MATERIAL PROVIDED section start

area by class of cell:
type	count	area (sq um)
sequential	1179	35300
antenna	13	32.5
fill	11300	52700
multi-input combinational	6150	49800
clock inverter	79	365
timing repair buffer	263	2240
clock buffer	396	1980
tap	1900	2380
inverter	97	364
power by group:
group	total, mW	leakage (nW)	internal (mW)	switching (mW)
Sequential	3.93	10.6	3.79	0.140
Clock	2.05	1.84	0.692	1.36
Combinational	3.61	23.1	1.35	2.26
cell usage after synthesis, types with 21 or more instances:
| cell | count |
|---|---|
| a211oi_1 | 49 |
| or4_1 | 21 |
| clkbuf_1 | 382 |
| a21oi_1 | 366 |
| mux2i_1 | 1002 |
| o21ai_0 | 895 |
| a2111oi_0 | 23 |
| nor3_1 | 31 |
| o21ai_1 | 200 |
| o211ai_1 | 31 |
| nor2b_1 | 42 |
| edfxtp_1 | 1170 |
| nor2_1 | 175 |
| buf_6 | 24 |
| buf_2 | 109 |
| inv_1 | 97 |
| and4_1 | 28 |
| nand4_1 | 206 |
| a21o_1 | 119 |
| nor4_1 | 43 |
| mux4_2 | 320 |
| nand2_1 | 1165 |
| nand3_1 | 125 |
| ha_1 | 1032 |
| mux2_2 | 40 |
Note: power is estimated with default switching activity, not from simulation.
<file path="config.mk">
export PLATFORM = sky130hd
export DESIGN_NAME = text_terminal_char_buffer_core
export DESIGN_NICKNAME = d
export VERILOG_FILES = /design/src/rtl/ttcb_pkg.sv /design/src/rtl/ttcb_ram.sv /design/src/rtl/ttcb_ctrl.sv /design/src/rtl/ttcb_dpath.sv /design/src/rtl/text_terminal_char_buffer_core.sv
export SDC_FILE = /design/constraint.sdc
export NUM_CORES = 2
export LEC_CHECK = 0
export ABC_CLOCK_PERIOD_IN_PS = 9600
export BUFFER_PORTS_ARGS = -buffer_cell sky130_fd_sc_hd__buf_2
export CORE_ASPECT_RATIO = 0.75
export CORE_MARGIN = 10
export CORE_UTILIZATION = 57
export CTS_CLUSTER_SIZE = 16
export DETAILED_ROUTE_END_ITERATION = 10
export HOLD_SLACK_MARGIN = 0.06
export PLACE_DENSITY = 0.75
export SLEW_MARGIN = 10
export SYNTH_ARGS = -nofsm -noshare
export SYNTH_HDL_FRONTEND = slang
export SYNTH_SLANG_ARGS = --single-unit
</file>
<file path="constraint.sdc">
create_clock -name aclk -period 9.6 [get_ports aclk]
set_clock_uncertainty 0.05 [all_clocks]
set_input_delay 1.92 -clock aclk [delete_from_list [all_inputs] [get_ports aclk]]
set_output_delay 1.92 -clock aclk [all_outputs]
set_load 0.005 [all_outputs]
</file>
File: src/hdl/assert_macros.svh
`ifndef ASSERT_MACROS_SVH
`define ASSERT_MACROS_SVH

// property that holds at every active clock edge outside reset
`define ASSERT_ALWAYS(label, clk, rst, expr) \
   label: assert property (@(posedge clk) disable iff (rst) (expr)) \
      else $error("assertion failed: invariant");

// antecedent implies consequent in the same cycle
`define ASSERT_IMPLIES(label, clk, rst, ante, cons) \
   label: assert property (@(posedge clk) disable iff (rst) (ante) |-> (cons)) \
      else $error("assertion failed: same-cycle implication");

// antecedent implies consequent in the next cycle
`define ASSERT_NEXT(label, clk, rst, ante, cons) \
   label: assert property (@(posedge clk) disable iff (rst) (ante) |=> (cons)) \
      else $error("assertion failed: next-cycle implication");

`endif

File: src/hdl/pida_pkg.sv
`timescale 1ns / 1ps
`default_nettype none

package pida_pkg;

   localparam int POS_W    = 6;
   localparam int WORD_W   = 32;
   localparam int STATUS_W = 2;

   typedef enum logic [1:0] {
      CMD_TRAVERSE = 2'd0,
      CMD_INSERT   = 2'd1,
      CMD_DELETE   = 2'd2,
      CMD_UPDATE   = 2'd3
   } cmd_type;

   typedef enum logic [STATUS_W-1:0] {
      STS_OK    = 2'd0,
      STS_OOB   = 2'd1,
      STS_FULL  = 2'd2,
      STS_EMPTY = 2'd3
   } status_type;

   typedef enum logic [1:0] {
      S_IDLE,
      S_TRAV,
      S_INS,
      S_DEL
   } state_type;

endpackage

`default_nettype wire

File: src/hdl/positional_insert_delete_array.sv
// positional_insert_delete_array: packed array of signed 32-bit words with a
// live count, held in one synchronous single-read single-write memory.
// commands come in on the req_ ports and are taken at a rising edge where
// start is high and busy is low; results leave on the rsp_ ports, one beat
// per cycle marked by rsp_strobe, and the receiver cannot stall them.
// command handling, with p = requested position:
//   errors, update, insert at the end: one registered result beat, no busy
//   traverse: busy while the words are read in order, one result beat per
//     cycle (an empty array answers with a single status beat, no busy)
//   insert inside the array: busy while the words from p up move up
//   delete: busy while the word at p is read and the words above move down
// every word moved by a shift passes through the memory's single read
// port and single write port.
// reset clears the count and the control state only; the memory contents
// are not cleared and are never read before they were written.
// busy stays high while a command is at work; the last result beat of a
// command may overlap the first cycle in which a new command is taken.
`timescale 1ns / 1ps
`default_nettype none

`include "assert_macros.svh"

module positional_insert_delete_array
   import pida_pkg::*;
#(
   parameter int DEPTH = 32
) (
   input  wire logic                       clock,
   input  wire logic                       reset,
   // command channel
   input  wire logic                       start,
   output logic                            busy,
   input  wire logic [1:0]                 req_command,
   input  wire logic [POS_W-1:0]           req_position,
   input  wire logic signed [WORD_W-1:0]   req_value,
   // result channel
   output logic                            rsp_strobe,
   output logic [STATUS_W-1:0]             rsp_status,
   output logic [POS_W-1:0]                rsp_index,
   output logic signed [WORD_W-1:0]        rsp_word,
   output logic [POS_W-1:0]                rsp_stored_count,
   output logic                            rsp_last
);

   // address width for the memory, count width able to hold DEPTH itself
   localparam int ADDR_W = (DEPTH > 1) ? $clog2(DEPTH) : 1;
   localparam int CNT_W  = $clog2(DEPTH + 1);
   // common width to compare a requested position against the count
   localparam int CMP_W  = (CNT_W > POS_W) ? CNT_W : POS_W;

   // ---------------------------------------------------------------------
   // word store: one write and one registered read per cycle
   // ---------------------------------------------------------------------
   logic [WORD_W-1:0] mem [DEPTH];
   logic [WORD_W-1:0] rdata_ff;

   logic              rd_en;
   logic [ADDR_W-1:0] rd_addr;
   logic              wr_en;
   logic [ADDR_W-1:0] wr_addr;
   logic [WORD_W-1:0] wr_data;

   always_ff @(posedge clock) begin
      if (wr_en) begin
         mem[wr_addr] <= wr_data;
      end
      if (rd_en) begin
         rdata_ff <= mem[rd_addr];
      end
   end

   // ---------------------------------------------------------------------
   // control and result registers
   // ---------------------------------------------------------------------
   state_type         state_ff, state_in;
   logic [CNT_W-1:0]  count_ff, count_in;
   logic [CNT_W-1:0]  ptr_ff, ptr_in;          // walking read or write pointer
   logic [CNT_W-1:0]  pos_ff, pos_in;          // target position of an edit
   logic [WORD_W-1:0] val_ff, val_in;          // insert value or removed word
   logic              pipe_vld_ff, pipe_vld_in; // a read was issued last cycle
   logic [ADDR_W-1:0] pipe_addr_ff, pipe_addr_in;

   logic                rsp_strobe_ff, rsp_strobe_in;
   logic [STATUS_W-1:0] rsp_status_ff, rsp_status_in;
   logic [POS_W-1:0]    rsp_index_ff, rsp_index_in;
   logic [WORD_W-1:0]   rsp_word_ff, rsp_word_in;
   logic [POS_W-1:0]    rsp_count_ff, rsp_count_in;
   logic                rsp_last_ff, rsp_last_in;

   logic              accept;
   logic [CMP_W-1:0]  pos_cmp;
   logic [CMP_W-1:0]  cnt_cmp;
   logic              is_full;
   logic [CNT_W-1:0]  ptr_dec;
   logic              trav_last;

   assign busy    = (state_ff != S_IDLE);
   assign accept  = start && !busy;
   assign pos_cmp = CMP_W'(req_position);
   assign cnt_cmp = CMP_W'(count_ff);
   assign is_full = (count_ff == CNT_W'(DEPTH));
   assign ptr_dec = ptr_ff - CNT_W'(1);
   // the beat coming out of the read register is the final stored word
   assign trav_last = ((CNT_W'(pipe_addr_ff) + CNT_W'(1)) == count_ff);

   always_ff @(posedge clock) begin
      if (reset) begin
         state_ff      <= S_IDLE;
         count_ff      <= '0;
         pipe_vld_ff   <= 1'b0;
         rsp_strobe_ff <= 1'b0;
      end else begin
         state_ff      <= state_in;
         count_ff      <= count_in;
         pipe_vld_ff   <= pipe_vld_in;
         rsp_strobe_ff <= rsp_strobe_in;
      end
   end

   always_ff @(posedge clock) begin
      ptr_ff        <= ptr_in;
      pos_ff        <= pos_in;
      val_ff        <= val_in;
      pipe_addr_ff  <= pipe_addr_in;
      rsp_status_ff <= rsp_status_in;
      rsp_index_ff  <= rsp_index_in;
      rsp_word_ff   <= rsp_word_in;
      rsp_count_ff  <= rsp_count_in;
      rsp_last_ff   <= rsp_last_in;
   end

   // ---------------------------------------------------------------------
   // next state, memory access and result beat
   // ---------------------------------------------------------------------
   always_comb begin
      state_in      = state_ff;
      count_in      = count_ff;
      ptr_in        = ptr_ff;
      pos_in        = pos_ff;
      val_in        = val_ff;
      pipe_vld_in   = 1'b0;
      pipe_addr_in  = pipe_addr_ff;

      rsp_strobe_in = 1'b0;
      rsp_status_in = rsp_status_ff;
      rsp_index_in  = rsp_index_ff;
      rsp_word_in   = rsp_word_ff;
      rsp_count_in  = rsp_count_ff;
      rsp_last_in   = rsp_last_ff;

      rd_en   = 1'b0;
      rd_addr = ptr_ff[ADDR_W-1:0];
      wr_en   = 1'b0;
      wr_addr = req_position[ADDR_W-1:0];
      wr_data = req_value;

      unique case (state_ff)
         S_IDLE: begin
            if (accept) begin
               // error beats share this shape
               rsp_strobe_in = 1'b1;
               rsp_index_in  = req_position;
               rsp_word_in   = '0;
               rsp_count_in  = POS_W'(count_ff);
               rsp_last_in   = 1'b1;
               unique case (cmd_type'(req_command))
                  CMD_TRAVERSE: begin
                     if (count_ff == '0) begin
                        rsp_status_in = STS_EMPTY;
                        rsp_index_in  = '0;
                     end else begin
                        rsp_strobe_in = 1'b0;
                        ptr_in        = '0;
                        state_in      = S_TRAV;
                     end
                  end
                  CMD_INSERT: begin
                     if (pos_cmp > cnt_cmp) begin
                        rsp_status_in = STS_OOB;
                     end else if (is_full) begin
                        rsp_status_in = STS_FULL;
                     end else if (pos_cmp == cnt_cmp) begin
                        // append needs no shift
                        wr_en         = 1'b1;
                        count_in      = count_ff + CNT_W'(1);
                        rsp_status_in = STS_OK;
                        rsp_word_in   = req_value;
                        rsp_count_in  = POS_W'(count_in);
                     end else begin
                        rsp_strobe_in = 1'b0;
                        ptr_in        = count_ff;
                        pos_in        = CNT_W'(req_position);
                        val_in        = req_value;
                        state_in      = S_INS;
                     end
                  end
                  CMD_DELETE: begin
                     if (pos_cmp >= cnt_cmp) begin
                        rsp_status_in = STS_OOB;
                     end else begin
                        rsp_strobe_in = 1'b0;
                        ptr_in        = CNT_W'(req_position);
                        pos_in        = CNT_W'(req_position);
                        state_in      = S_DEL;
                     end
                  end
                  CMD_UPDATE: begin
                     if (pos_cmp >= cnt_cmp) begin
                        rsp_status_in = STS_OOB;
                     end else begin
                        wr_en         = 1'b1;
                        rsp_status_in = STS_OK;
                        rsp_word_in   = req_value;
                     end
                  end
                  default: begin
                     rsp_status_in = STS_OOB;
                  end
               endcase
            end
         end

         S_TRAV: begin
            // issue reads in order; each beat leaves through the read register and the result registers
            if (ptr_ff < count_ff) begin
               rd_en        = 1'b1;
               rd_addr      = ptr_ff[ADDR_W-1:0];
               pipe_vld_in  = 1'b1;
               pipe_addr_in = ptr_ff[ADDR_W-1:0];
               ptr_in       = ptr_ff + CNT_W'(1);
            end
            if (pipe_vld_ff) begin
               rsp_strobe_in = 1'b1;
               rsp_status_in = STS_OK;
               rsp_index_in  = POS_W'(pipe_addr_ff);
               rsp_word_in   = rdata_ff;
               rsp_count_in  = POS_W'(count_ff);
               rsp_last_in   = trav_last;
               if (trav_last) begin
                  state_in = S_IDLE;
               end
            end
         end

         S_INS: begin
            // walk down from the top: read i-1, write it to i next cycle
            if (ptr_ff > pos_ff) begin
               rd_en        = 1'b1;
               rd_addr      = ptr_dec[ADDR_W-1:0];
               pipe_vld_in  = 1'b1;
               pipe_addr_in = ptr_dec[ADDR_W-1:0];
               ptr_in       = ptr_dec;
            end
            if (pipe_vld_ff) begin
               wr_en   = 1'b1;
               wr_addr = pipe_addr_ff + ADDR_W'(1);
               wr_data = rdata_ff;
            end else if (ptr_ff == pos_ff) begin
               // gap is open, drop the new word in
               wr_en         = 1'b1;
               wr_addr       = pos_ff[ADDR_W-1:0];
               wr_data       = val_ff;
               count_in      = count_ff + CNT_W'(1);
               rsp_strobe_in = 1'b1;
               rsp_status_in = STS_OK;
               rsp_index_in  = POS_W'(pos_ff);
               rsp_word_in   = val_ff;
               rsp_count_in  = POS_W'(count_in);
               rsp_last_in   = 1'b1;
               state_in      = S_IDLE;
            end
         end

         S_DEL: begin
            // walk up: the first read is the removed word, the rest move down
            if (ptr_ff < count_ff) begin
               rd_en        = 1'b1;
               rd_addr      = ptr_ff[ADDR_W-1:0];
               pipe_vld_in  = 1'b1;
               pipe_addr_in = ptr_ff[ADDR_W-1:0];
               ptr_in       = ptr_ff + CNT_W'(1);
            end
            if (pipe_vld_ff) begin
               if (CNT_W'(pipe_addr_ff) == pos_ff) begin
                  val_in = rdata_ff;
               end else begin
                  wr_en   = 1'b1;
                  wr_addr = pipe_addr_ff - ADDR_W'(1);
                  wr_data = rdata_ff;
               end
            end else if (ptr_ff == count_ff) begin
               count_in      = count_ff - CNT_W'(1);
               rsp_strobe_in = 1'b1;
               rsp_status_in = STS_OK;
               rsp_index_in  = POS_W'(pos_ff);
               rsp_word_in   = val_ff;
               rsp_count_in  = POS_W'(count_in);
               rsp_last_in   = 1'b1;
               state_in      = S_IDLE;
            end
         end

         default: begin
            state_in = S_IDLE;
         end
      endcase
   end

   assign rsp_strobe       = rsp_strobe_ff;
   assign rsp_status       = rsp_status_ff;
   assign rsp_index        = rsp_index_ff;
   assign rsp_word         = rsp_word_ff;
   assign rsp_stored_count = rsp_count_ff;
   assign rsp_last         = rsp_last_ff;

   // ---------------------------------------------------------------------
   // checks
   // ---------------------------------------------------------------------
   // the count never runs past the capacity
   `ASSERT_ALWAYS(a_count_bound, clock, reset, count_ff <= CNT_W'(DEPTH))
   // a taken command either answers at once or keeps the block busy
   `ASSERT_NEXT(a_accept_progress, clock, reset, accept, busy || rsp_strobe)
   // the store is never written while nothing is at work
   `ASSERT_IMPLIES(a_idle_no_write, clock, reset, !busy && !accept, !wr_en)
   // an error or empty beat always closes its command
   `ASSERT_IMPLIES(a_error_is_last, clock, reset,
      rsp_strobe && (rsp_status != STS_OK), rsp_last)

endmodule

`default_nettype wire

MATERIAL PROVIDED section end

▸ TASK DIRECTIONS
Answer with one number only: how many lines above contain the word "constraint".

▸ RESPONSE BELOW
2